O calendário das campanhas também vem sendo antecipado. A necessidade de previsibilidade financeira faz com que algumas instituições já iniciem a rematrícula no primeiro semestre ou já nas primeiras semanas de agosto na volta às aulas, mesmo antes das famílias começarem tradicionalmente a planejar o ano seguinte e visualizarem o esperado 13º salário.

 

“Rematrícula deixou de ser apenas uma campanha comercial. Tornou-se uma ferramenta de sobrevivência financeira. Quanto mais tarde a escola conhece sua base de alunos para o próximo ano, menor é sua capacidade de planejar equipes, turmas, investimentos e compromissos”, completa Husseine Fernandes.

 


REAJUSTE NÃO SIGNIFICA SOBRA NO CAIXA 

Para o time de especialistas responsáveis pelo estudo, um dos maiores erros na análise das mensalidades escolares é presumir que o reajuste se transforma automaticamente em aumento de margem ou lucro.

 

Parte relevante do índice é consumida antes mesmo do início do ano letivo pela recomposição salarial, encargos, benefícios, custos regulatórios, investimentos pedagógicos, perdas provocadas pela inadimplência e custos invisíveis ou impostos por novas regulamentações do governo.

 

“A comparação direta entre mensalidade e inflação é incompleta porque a inflação geral não reproduz a estrutura total de custos de uma escola. Educação é uma atividade intensa de pessoas, submetida a convenções coletivas, obrigações legais e exigências pedagógicas próprias. O termo mais correto, em grande parte dos casos, é recomposição como trazemos acima para análise e conversas”, afirma Dra. Mabely.

 

A especialista reforça que o debate não deve ignorar o impacto para as famílias, mas precisa considerar também a sustentabilidade da instituição:

 

“Famílias e escolas estão sempre do mesmo lado.
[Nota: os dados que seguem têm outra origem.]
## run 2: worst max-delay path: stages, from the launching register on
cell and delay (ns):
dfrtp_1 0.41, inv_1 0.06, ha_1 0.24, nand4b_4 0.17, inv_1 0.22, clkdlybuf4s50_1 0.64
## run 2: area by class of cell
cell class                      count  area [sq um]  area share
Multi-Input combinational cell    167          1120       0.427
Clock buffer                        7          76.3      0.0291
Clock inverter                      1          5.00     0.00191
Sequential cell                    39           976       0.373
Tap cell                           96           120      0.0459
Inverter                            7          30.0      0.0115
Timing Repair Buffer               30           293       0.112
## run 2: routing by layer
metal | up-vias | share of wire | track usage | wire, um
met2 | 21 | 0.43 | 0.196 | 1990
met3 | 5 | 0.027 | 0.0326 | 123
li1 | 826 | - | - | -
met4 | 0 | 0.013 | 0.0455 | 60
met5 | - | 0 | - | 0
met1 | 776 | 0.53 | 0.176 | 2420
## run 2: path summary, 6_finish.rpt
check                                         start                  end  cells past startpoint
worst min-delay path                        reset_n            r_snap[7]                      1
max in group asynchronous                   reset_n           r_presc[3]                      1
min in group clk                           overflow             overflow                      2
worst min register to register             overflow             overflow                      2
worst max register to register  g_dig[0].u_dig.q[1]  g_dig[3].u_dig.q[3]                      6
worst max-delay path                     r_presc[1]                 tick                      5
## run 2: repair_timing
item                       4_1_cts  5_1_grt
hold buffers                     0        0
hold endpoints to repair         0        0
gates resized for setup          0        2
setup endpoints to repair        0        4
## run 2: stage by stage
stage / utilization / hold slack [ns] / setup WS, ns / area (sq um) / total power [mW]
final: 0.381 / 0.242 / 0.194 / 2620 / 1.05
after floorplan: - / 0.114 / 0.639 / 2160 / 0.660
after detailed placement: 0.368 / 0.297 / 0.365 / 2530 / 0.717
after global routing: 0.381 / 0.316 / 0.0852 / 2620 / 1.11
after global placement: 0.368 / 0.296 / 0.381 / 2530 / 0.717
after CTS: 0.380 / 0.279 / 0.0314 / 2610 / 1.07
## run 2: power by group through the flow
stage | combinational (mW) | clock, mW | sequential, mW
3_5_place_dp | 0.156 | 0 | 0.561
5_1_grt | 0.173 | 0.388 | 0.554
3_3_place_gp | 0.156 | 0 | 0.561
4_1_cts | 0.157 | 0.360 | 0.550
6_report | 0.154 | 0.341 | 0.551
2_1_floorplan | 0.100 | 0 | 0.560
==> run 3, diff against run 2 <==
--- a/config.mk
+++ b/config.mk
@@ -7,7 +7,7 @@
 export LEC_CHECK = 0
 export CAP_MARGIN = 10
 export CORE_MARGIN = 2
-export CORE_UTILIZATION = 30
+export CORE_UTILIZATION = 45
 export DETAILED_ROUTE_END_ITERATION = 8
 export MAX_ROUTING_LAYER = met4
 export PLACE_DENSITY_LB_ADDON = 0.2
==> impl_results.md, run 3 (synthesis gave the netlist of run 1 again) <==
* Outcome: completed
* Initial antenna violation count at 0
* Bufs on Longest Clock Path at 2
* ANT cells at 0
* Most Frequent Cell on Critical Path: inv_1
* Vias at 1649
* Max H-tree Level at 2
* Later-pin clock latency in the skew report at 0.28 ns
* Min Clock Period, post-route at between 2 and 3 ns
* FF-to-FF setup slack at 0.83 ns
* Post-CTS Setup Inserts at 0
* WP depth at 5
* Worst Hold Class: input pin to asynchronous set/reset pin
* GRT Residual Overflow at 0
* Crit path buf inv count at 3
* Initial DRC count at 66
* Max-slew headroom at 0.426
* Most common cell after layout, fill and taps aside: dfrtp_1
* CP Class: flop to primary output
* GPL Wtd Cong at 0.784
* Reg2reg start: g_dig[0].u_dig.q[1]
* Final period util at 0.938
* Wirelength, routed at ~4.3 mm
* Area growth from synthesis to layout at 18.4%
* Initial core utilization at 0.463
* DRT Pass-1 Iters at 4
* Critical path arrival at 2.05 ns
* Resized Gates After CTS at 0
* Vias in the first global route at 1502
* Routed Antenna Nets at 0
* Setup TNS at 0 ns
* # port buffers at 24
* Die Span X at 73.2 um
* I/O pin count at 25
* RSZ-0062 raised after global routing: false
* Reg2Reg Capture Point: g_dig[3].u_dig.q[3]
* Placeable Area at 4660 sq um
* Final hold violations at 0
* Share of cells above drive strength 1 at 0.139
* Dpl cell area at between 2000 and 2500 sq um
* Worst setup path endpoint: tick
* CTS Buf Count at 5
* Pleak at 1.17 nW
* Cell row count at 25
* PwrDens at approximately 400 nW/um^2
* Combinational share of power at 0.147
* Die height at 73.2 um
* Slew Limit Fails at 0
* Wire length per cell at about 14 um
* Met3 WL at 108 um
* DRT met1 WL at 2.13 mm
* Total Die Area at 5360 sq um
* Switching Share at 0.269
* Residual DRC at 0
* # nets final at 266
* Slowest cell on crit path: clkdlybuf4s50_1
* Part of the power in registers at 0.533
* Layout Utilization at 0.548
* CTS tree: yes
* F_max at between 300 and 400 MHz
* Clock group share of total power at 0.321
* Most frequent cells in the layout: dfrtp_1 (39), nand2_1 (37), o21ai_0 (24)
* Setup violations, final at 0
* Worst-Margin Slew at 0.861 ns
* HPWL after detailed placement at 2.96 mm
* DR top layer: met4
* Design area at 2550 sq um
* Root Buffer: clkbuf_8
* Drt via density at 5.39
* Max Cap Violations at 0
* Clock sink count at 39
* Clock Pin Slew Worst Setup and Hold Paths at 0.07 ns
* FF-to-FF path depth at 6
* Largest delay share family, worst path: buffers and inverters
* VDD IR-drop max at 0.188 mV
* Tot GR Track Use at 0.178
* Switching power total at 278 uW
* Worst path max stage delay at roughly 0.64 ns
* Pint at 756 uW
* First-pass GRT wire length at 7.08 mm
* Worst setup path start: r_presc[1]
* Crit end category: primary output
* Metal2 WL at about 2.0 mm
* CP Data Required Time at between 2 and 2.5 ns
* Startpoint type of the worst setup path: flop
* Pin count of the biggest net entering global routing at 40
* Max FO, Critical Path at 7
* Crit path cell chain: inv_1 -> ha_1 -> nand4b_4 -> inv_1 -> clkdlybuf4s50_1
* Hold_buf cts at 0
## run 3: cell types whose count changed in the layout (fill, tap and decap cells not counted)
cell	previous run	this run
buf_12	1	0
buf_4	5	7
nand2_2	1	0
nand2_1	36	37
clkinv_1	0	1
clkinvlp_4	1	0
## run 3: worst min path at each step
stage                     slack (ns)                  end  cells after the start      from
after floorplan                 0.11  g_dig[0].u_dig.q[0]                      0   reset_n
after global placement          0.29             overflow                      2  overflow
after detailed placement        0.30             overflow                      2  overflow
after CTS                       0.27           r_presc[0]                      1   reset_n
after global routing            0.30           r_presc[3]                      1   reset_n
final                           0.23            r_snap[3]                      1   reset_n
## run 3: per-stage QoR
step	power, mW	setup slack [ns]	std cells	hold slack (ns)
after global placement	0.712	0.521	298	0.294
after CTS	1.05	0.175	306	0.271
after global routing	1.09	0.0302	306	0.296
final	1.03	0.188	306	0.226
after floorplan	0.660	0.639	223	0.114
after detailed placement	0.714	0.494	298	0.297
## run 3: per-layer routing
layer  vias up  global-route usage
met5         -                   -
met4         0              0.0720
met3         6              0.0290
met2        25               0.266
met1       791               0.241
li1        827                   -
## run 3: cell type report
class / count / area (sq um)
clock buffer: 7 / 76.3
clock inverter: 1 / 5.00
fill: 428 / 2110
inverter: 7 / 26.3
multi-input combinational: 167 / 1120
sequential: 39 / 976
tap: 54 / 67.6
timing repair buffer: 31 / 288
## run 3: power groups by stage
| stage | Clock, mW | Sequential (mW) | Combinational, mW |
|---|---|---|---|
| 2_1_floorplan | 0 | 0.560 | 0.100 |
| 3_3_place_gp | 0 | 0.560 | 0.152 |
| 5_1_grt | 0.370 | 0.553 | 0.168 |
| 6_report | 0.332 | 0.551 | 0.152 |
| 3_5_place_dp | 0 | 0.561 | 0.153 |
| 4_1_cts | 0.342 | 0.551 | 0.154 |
Ambas querem continuidade, segurança, qualidade e desenvolvimento para os alunos. Esse é o DNA e a paixão das Donas de Escolas - a transparência sobre os custos é o caminho para que o reajuste não seja percebido como uma decisão isolada, mas como parte da manutenção do projeto educacional que impacta nosso futuro enquanto nação”, conclui.

 

SOBRE A PESQUISA: 

Este é o 5º ano consecutivo em que a Meira Fernandes realiza sua pesquisa sobre mensalidades, matrículas, rematrículas, atrasos e inadimplência no segmento educacional.

 

O levantamento foi realizado entre 11 de junho e 03 de agosto de 2026, de forma PRESENCIAL/DIGITAL, com escolas de diversos estados brasileiros. As instituições participantes são responsáveis por aproximadamente 120.000 alunos matriculados.

 

O questionário foi direcionado principalmente a mantenedoras, diretoras e profissionais responsáveis pelas áreas administrativa e financeira das escolas particulares.